Segment Start: INFORMATION SUPPLIED

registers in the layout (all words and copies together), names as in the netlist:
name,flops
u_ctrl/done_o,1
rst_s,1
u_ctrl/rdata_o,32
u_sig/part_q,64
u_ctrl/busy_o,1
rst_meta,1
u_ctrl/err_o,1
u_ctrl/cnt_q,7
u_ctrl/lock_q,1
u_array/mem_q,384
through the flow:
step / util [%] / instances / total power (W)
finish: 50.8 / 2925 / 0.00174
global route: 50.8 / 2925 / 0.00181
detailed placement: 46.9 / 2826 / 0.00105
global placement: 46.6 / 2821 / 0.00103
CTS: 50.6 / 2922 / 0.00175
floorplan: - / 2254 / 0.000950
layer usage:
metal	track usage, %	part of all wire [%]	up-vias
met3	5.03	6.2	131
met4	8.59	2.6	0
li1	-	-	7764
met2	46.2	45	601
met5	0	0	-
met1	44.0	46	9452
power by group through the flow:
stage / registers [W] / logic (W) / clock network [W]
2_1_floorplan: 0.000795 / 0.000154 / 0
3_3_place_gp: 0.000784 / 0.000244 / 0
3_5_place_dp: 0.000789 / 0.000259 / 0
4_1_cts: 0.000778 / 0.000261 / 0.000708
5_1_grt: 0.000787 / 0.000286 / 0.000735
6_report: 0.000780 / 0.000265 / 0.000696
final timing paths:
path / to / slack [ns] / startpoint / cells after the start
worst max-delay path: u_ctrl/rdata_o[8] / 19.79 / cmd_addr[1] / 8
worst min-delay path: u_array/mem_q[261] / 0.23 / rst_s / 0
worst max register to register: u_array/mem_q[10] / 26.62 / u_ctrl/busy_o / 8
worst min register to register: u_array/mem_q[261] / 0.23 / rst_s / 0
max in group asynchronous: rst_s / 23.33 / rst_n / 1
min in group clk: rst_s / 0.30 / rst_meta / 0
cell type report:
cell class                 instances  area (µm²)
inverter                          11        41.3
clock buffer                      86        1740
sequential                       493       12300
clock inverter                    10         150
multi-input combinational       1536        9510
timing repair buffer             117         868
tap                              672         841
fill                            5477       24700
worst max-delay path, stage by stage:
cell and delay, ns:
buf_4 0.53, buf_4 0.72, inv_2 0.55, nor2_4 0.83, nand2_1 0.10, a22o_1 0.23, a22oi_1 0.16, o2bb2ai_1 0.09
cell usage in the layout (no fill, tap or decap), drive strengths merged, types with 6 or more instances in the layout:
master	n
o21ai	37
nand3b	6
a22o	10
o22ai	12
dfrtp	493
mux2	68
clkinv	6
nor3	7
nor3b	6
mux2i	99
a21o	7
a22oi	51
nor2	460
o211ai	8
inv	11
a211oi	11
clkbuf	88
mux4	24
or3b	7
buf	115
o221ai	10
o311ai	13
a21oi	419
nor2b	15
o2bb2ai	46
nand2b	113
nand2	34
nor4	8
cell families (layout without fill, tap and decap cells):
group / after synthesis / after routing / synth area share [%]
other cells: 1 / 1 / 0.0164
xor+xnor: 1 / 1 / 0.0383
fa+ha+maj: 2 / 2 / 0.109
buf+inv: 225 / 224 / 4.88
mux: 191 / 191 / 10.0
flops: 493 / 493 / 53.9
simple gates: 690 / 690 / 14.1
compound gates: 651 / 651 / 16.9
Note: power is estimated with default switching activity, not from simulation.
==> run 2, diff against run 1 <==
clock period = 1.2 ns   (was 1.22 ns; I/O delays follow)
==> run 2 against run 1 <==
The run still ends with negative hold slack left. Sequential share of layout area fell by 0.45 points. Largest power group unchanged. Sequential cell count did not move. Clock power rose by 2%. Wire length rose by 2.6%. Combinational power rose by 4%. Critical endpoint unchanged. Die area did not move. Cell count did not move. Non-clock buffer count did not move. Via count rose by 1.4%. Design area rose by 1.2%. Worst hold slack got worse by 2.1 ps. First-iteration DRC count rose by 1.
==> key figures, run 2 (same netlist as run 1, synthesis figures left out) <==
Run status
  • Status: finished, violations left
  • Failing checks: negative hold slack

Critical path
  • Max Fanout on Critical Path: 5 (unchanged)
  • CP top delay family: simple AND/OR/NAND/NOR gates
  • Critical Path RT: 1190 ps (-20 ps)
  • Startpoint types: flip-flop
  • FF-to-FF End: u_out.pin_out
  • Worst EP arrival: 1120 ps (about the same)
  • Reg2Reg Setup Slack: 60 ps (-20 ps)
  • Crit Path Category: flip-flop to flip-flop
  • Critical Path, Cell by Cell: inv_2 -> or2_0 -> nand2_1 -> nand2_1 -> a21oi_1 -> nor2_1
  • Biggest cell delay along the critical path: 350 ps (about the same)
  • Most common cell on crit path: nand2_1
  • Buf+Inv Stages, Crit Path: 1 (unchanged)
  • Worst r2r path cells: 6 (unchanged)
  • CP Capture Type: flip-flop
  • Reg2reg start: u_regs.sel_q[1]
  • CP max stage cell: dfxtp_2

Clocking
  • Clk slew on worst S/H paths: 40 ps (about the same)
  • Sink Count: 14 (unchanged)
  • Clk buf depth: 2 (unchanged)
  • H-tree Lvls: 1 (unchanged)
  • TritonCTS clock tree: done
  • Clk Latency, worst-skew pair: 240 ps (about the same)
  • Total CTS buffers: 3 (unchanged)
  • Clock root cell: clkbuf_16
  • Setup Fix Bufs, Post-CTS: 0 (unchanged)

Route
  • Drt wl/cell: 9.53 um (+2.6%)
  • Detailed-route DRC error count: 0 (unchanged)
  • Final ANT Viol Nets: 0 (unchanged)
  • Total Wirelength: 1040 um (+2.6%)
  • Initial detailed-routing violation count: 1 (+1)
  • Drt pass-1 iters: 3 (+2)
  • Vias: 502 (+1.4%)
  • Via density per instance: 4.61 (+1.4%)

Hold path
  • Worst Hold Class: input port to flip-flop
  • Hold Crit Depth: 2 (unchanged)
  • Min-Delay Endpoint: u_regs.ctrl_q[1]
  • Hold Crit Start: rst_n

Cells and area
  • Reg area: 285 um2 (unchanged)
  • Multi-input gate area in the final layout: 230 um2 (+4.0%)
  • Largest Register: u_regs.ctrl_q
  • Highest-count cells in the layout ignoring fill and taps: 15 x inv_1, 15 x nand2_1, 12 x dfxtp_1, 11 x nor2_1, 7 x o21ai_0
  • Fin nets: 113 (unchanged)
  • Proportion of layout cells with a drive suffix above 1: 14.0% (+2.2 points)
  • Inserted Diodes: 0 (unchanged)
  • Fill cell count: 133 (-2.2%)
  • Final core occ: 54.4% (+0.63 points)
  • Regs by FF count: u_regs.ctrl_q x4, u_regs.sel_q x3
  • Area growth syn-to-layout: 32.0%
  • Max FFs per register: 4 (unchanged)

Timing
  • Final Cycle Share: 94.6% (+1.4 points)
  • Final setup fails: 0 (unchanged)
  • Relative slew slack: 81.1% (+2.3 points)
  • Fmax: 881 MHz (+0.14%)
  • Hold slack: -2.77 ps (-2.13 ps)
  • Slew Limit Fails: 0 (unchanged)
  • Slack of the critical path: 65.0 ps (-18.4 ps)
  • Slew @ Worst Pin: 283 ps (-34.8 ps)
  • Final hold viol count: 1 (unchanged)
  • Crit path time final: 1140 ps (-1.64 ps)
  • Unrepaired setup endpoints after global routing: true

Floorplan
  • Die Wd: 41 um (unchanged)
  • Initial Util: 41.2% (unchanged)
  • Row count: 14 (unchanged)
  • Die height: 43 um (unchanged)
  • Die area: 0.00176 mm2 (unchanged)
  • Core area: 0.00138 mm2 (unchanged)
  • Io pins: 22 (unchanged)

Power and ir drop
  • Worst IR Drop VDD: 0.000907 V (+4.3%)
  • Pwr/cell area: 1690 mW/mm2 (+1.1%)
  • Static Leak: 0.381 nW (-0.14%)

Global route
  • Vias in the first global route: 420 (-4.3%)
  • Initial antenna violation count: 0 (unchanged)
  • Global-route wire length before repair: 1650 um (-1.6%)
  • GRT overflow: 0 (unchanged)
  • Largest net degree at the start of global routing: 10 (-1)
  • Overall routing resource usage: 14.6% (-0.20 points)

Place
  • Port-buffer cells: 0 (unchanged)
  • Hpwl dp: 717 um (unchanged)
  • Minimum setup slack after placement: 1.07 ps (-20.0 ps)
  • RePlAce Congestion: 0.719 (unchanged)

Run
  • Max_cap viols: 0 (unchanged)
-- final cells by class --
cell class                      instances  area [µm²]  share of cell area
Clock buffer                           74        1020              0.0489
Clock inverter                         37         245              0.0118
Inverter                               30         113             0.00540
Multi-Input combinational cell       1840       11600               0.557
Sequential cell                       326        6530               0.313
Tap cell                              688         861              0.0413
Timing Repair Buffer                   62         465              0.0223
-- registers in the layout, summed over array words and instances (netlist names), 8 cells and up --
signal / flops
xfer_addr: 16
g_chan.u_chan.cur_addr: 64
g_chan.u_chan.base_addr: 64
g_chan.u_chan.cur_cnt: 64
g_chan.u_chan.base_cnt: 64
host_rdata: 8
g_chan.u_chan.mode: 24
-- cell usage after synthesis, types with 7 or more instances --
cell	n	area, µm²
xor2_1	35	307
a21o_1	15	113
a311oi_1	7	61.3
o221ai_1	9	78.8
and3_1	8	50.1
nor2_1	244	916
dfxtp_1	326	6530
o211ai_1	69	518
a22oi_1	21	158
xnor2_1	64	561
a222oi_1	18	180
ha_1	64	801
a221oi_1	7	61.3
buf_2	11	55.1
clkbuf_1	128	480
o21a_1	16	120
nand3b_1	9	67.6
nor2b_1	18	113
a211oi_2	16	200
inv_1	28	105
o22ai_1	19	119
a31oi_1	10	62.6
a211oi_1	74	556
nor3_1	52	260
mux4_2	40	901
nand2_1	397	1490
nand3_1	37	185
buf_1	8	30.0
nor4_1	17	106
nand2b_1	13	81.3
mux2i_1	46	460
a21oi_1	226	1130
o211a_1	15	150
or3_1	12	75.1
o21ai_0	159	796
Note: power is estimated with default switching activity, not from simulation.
<file path="config.mk">
export PLATFORM = sky130hd
export DESIGN_NAME = trap_policer
export DESIGN_NICKNAME = d
export VERILOG_FILES = /design/src/rtl/tpol_pkg.sv /design/src/rtl/tpol_scale.sv /design/src/rtl/tpol_bucket.sv /design/src/rtl/trap_policer.sv
export SDC_FILE = /design/constraint.sdc
export NUM_CORES = 2
export LEC_CHECK = 0
export BUFFER_PORTS_ARGS = -buffer_cell sky130_fd_sc_hd__buf_2
export CORE_MARGIN = 8
export CORE_UTILIZATION = 55
export CTS_CLUSTER_SIZE = 24
export DETAILED_ROUTE_END_ITERATION = 16
export GPL_TIMING_DRIVEN = 0
export PLACE_DENSITY = 0.71
export REMOVE_ABC_BUFFERS = 1
export SLEW_MARGIN = 15
export SYNTH_ARGS = -nofsm -noshare
export SYNTH_HDL_FRONTEND = slang
export SYNTH_HIERARCHICAL = 1
export SYNTH_SLANG_ARGS = --single-unit
export TNS_END_PERCENT = 30
</file>
<file path="constraint.sdc">
create_clock -name clk -period 25.9 [get_ports clk]
set_clock_uncertainty 0.1 [all_clocks]
set_input_delay 1.295 -clock clk [delete_from_list [all_inputs] [get_ports clk]]
set_output_delay 1.295 -clock clk [all_outputs]
set_load 0.01 [all_outputs]
</file>
[src/rtl/nbs_pkg.sv]
package nbs_pkg;

    typedef enum logic [1:0] {
        OP_IDLE  = 2'd0,
        OP_READ  = 2'd1,
        OP_WRITE = 2'd2
    } op_e;

    // Word offset inside a group of four for burst step cnt from start s.
    function automatic logic [1:0] burst_offset(input logic [1:0] s,
                                                input logic [1:0] cnt,
                                                input logic       ilv);
        return ilv ? (s ^ cnt) : (s + cnt);
    endfunction

    // Selected only for the single qualifying chip-select pattern.
    function automatic logic chip_selected(input logic a_n,
                                           input logic b,
                                           input logic c_n);
        return !a_n && b && !c_n;
    endfunction

endpackage

[src/rtl/nbs_burst_seq.sv]
module nbs_burst_seq
    import nbs_pkg::*;
#(
    parameter int AW    = 4,
    parameter int LANES = 2
) (
    input  logic             clk,
    input  logic             rst,
    input  logic             en,
    input  logic             load,
    input  logic             wr_n,
    input  logic             sel,
    input  logic             ilv,
    input  logic [AW-1:0]    addr,
    input  logic [LANES-1:0] byte_wr_n,
    output op_e              op_s1,
    output logic [AW-1:0]    addr_s1,
    output logic [LANES-1:0] lane_s1
);
    localparam int HW = AW - 2;

    logic [HW-1:0] hi_q;
    logic [1:0]    start_q;
    logic [1:0]    cnt_q;
    logic          ilv_q;
    op_e           kind_q;
    op_e           new_op;
    logic [1:0]    cnt_nx;

    always_comb begin
        if (!sel)      new_op = OP_IDLE;
        else if (wr_n) new_op = OP_READ;
        else           new_op = OP_WRITE;
        cnt_nx = cnt_q + 2'd1;
    end

    always_ff @(posedge clk) begin
        if (rst) begin
            hi_q    <= '0;
            start_q <= '0;
            cnt_q   <= '0;
            ilv_q   <= 1'b0;
            kind_q  <= OP_IDLE;
            op_s1   <= OP_IDLE;
            addr_s1 <= '0;
            lane_s1 <= '0;
        end else if (en) begin
            lane_s1 <= ~byte_wr_n;
            if (load) begin
                hi_q    <= addr[AW-1:2];
                start_q <= addr[1:0];
                cnt_q   <= 2'd0;
                ilv_q   <= ilv;
                kind_q  <= new_op;
                op_s1   <= new_op;
                addr_s1 <= addr;
            end else begin
                cnt_q   <= cnt_nx;
                op_s1   <= kind_q;
                addr_s1 <= {hi_q, burst_offset(start_q, cnt_nx, ilv_q)};
            end
        end
    end

endmodule

[src/rtl/nbs_store.sv]
module nbs_store #(
    parameter int DEPTH  = 16,
    parameter int LANE_W = 9,
    parameter int LANES  = 2
) (
    input  logic                      clk,
    input  logic                      we,
    input  logic [LANES-1:0]          lane_en,
    input  logic [$clog2(DEPTH)-1:0]  waddr,
    input  logic [LANE_W*LANES-1:0]   wword,
    input  logic [$clog2(DEPTH)-1:0]  raddr,
    output logic [LANE_W*LANES-1:0]   rword
);
    for (genvar g = 0; g < LANES; g++) begin : g_lane
        logic [LANE_W-1:0] bank [DEPTH];

        always_ff @(posedge clk) begin
            if (we && lane_en[g])
                bank[waddr] <= wword[g*LANE_W +: LANE_W];
        end

        assign rword[g*LANE_W +: LANE_W] = bank[raddr];
    end

endmodule

[src/rtl/nbs_data_pipe.sv]
module nbs_data_pipe
    import nbs_pkg::*;
#(
    parameter int DEPTH  = 16,
    parameter int LANE_W = 9,
    parameter int LANES  = 2
) (
    input  logic                      clk,
    input  logic                      rst,
    input  logic                      en,
    input  op_e                       op_s1,
    input  logic [$clog2(DEPTH)-1:0]  addr_s1,
    input  logic [LANES-1:0]          lane_s1,
    input  logic [LANE_W*LANES-1:0]   wdata,
    output logic [LANE_W*LANES-1:0]   rdata_q,
    output logic                      rvalid_q
);
    localparam int AW = $clog2(DEPTH);
    localparam int DW = LANE_W * LANES;

    op_e             op_s2;
    logic [AW-1:0]   addr_s2;
    logic [LANES-1:0] lane_s2;
    logic [DW-1:0]   rword;

    nbs_store #(.DEPTH(DEPTH), .LANE_W(LANE_W), .LANES(LANES)) u_store (
        .clk     (clk),
        .we      (en && (op_s2 == OP_WRITE)),
        .lane_en (lane_s2),
        .waddr   (addr_s2),
        .wword   (wdata),
        .raddr   (addr_s2),
        .rword   (rword)
    );

    always_ff @(posedge clk) begin
        if (rst) begin
            op_s2    <= OP_IDLE;
            addr_s2  <= '0;
            lane_s2  <= '0;
            rvalid_q <= 1'b0;
            rdata_q  <= '0;
        end else if (en) begin
            op_s2    <= op_s1;
            addr_s2  <= addr_s1;
            lane_s2  <= lane_s1;
            rvalid_q <= (op_s2 == OP_READ);
            if (op_s2 == OP_READ)
                rdata_q <= rword;
        end
    end

endmodule

[src/rtl/nowait_burst_sram.sv]
module nowait_burst_sram
    import nbs_pkg::*;
#(
    parameter int DEPTH  = 16,
    parameter int LANE_W = 9,
    parameter int LANES  = 2,
    localparam int AW    = $clog2(DEPTH),
    localparam int DW    = LANE_W * LANES
) (
    input  logic             clk,
    input  logic             rst,
    input  logic             clk_en_n,
    input  logic             advance,
    input  logic             wr_n,
    input  logic [LANES-1:0] byte_wr_n,
    input  logic             sel_a_n,
    input  logic             sel_b,
    input  logic             sel_c_n,
    input  logic             burst_ilv,
    input  logic             out_en_n,
    input  logic [AW-1:0]    addr,
    input  logic [DW-1:0]    wdata,
    output logic [DW-1:0]    rdata,
    output logic             rdata_drive
);
    logic             en;
    op_e              op_s1;
    logic [AW-1:0]    addr_s1;
    logic [LANES-1:0] lane_s1;
    logic             rvalid;

    assign en = !clk_en_n;

    nbs_burst_seq #(.AW(AW), .LANES(LANES)) u_seq (
        .clk       (clk),
        .rst       (rst),
        .en        (en),
        .load      (!advance),
        .wr_n      (wr_n),
        .sel       (chip_selected(sel_a_n, sel_b, sel_c_n)),
        .ilv       (burst_ilv),
        .addr      (addr),
        .byte_wr_n (byte_wr_n),
        .op_s1     (op_s1),
        .addr_s1   (addr_s1),
        .lane_s1   (lane_s1)
    );

    nbs_data_pipe #(.DEPTH(DEPTH), .LANE_W(LANE_W), .LANES(LANES)) u_pipe (
        .clk      (clk),
        .rst      (rst),
        .en       (en),
        .op_s1    (op_s1),
        .addr_s1  (addr_s1),
        .lane_s1  (lane_s1),
        .wdata    (wdata),
        .rdata_q  (rdata),
        .rvalid_q (rvalid)
    );

    assign rdata_drive = rvalid && !out_en_n;

endmodule

[config.mk]
export PLATFORM = sky130hd
export DESIGN_NAME = nowait_burst_sram
export DESIGN_NICKNAME = d
export VERILOG_FILES = /design/src/rtl/nbs_pkg.sv /design/src/rtl/nbs_burst_seq.sv /design/src/rtl/nbs_store.sv /design/src/rtl/nbs_data_pipe.sv /design/src/rtl/nowait_burst_sram.sv
export SDC_FILE = /design/constraint.sdc
export NUM_CORES = 1
export LEC_CHECK = 0
export ABC_AREA = 1
export BUFFER_PORTS_ARGS = -buffer_cell sky130_fd_sc_hd__buf_2
export CAP_MARGIN = 15
export CORE_AREA = 2 2 154 156
export CTS_BUF_LIST = sky130_fd_sc_hd__clkbuf_4 sky130_fd_sc_hd__clkbuf_8
export DETAILED_ROUTE_END_ITERATION = 16
export DIE_AREA = 0 0 156 158
export PLACE_DENSITY = 0.84
export RECOVER_POWER = 100
export SLEW_MARGIN = 15
export SYNTH_ARGS = -nofsm -noshare
export SYNTH_HDL_FRONTEND = slang
export SYNTH_SLANG_ARGS = --single-unit
[constraint.sdc]
create_clock -name clk -period 2.22 [get_ports clk]
set_input_delay 0 -clock clk [delete_from_list [all_inputs] [get_ports clk]]
set_output_delay 0 -clock clk [all_outputs]
set_load 0.1 [all_outputs]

Segment End: INFORMATION SUPPLIED

▶ YOUR GOAL:
Quote, word for word, every line from the top of the entries through the line that holds "floorplan: - / 2254 / 0.000950".

▶ WRITTEN RESPONSE:
registers in the layout (all words and copies together), names as in the netlist:
name,flops
u_ctrl/done_o,1
rst_s,1
u_ctrl/rdata_o,32
u_sig/part_q,64
u_ctrl/busy_o,1
rst_meta,1
u_ctrl/err_o,1
u_ctrl/cnt_q,7
u_ctrl/lock_q,1
u_array/mem_q,384
through the flow:
step / util [%] / instances / total power (W)
finish: 50.8 / 2925 / 0.00174
global route: 50.8 / 2925 / 0.00181
detailed placement: 46.9 / 2826 / 0.00105
global placement: 46.6 / 2821 / 0.00103
CTS: 50.6 / 2922 / 0.00175
floorplan: - / 2254 / 0.000950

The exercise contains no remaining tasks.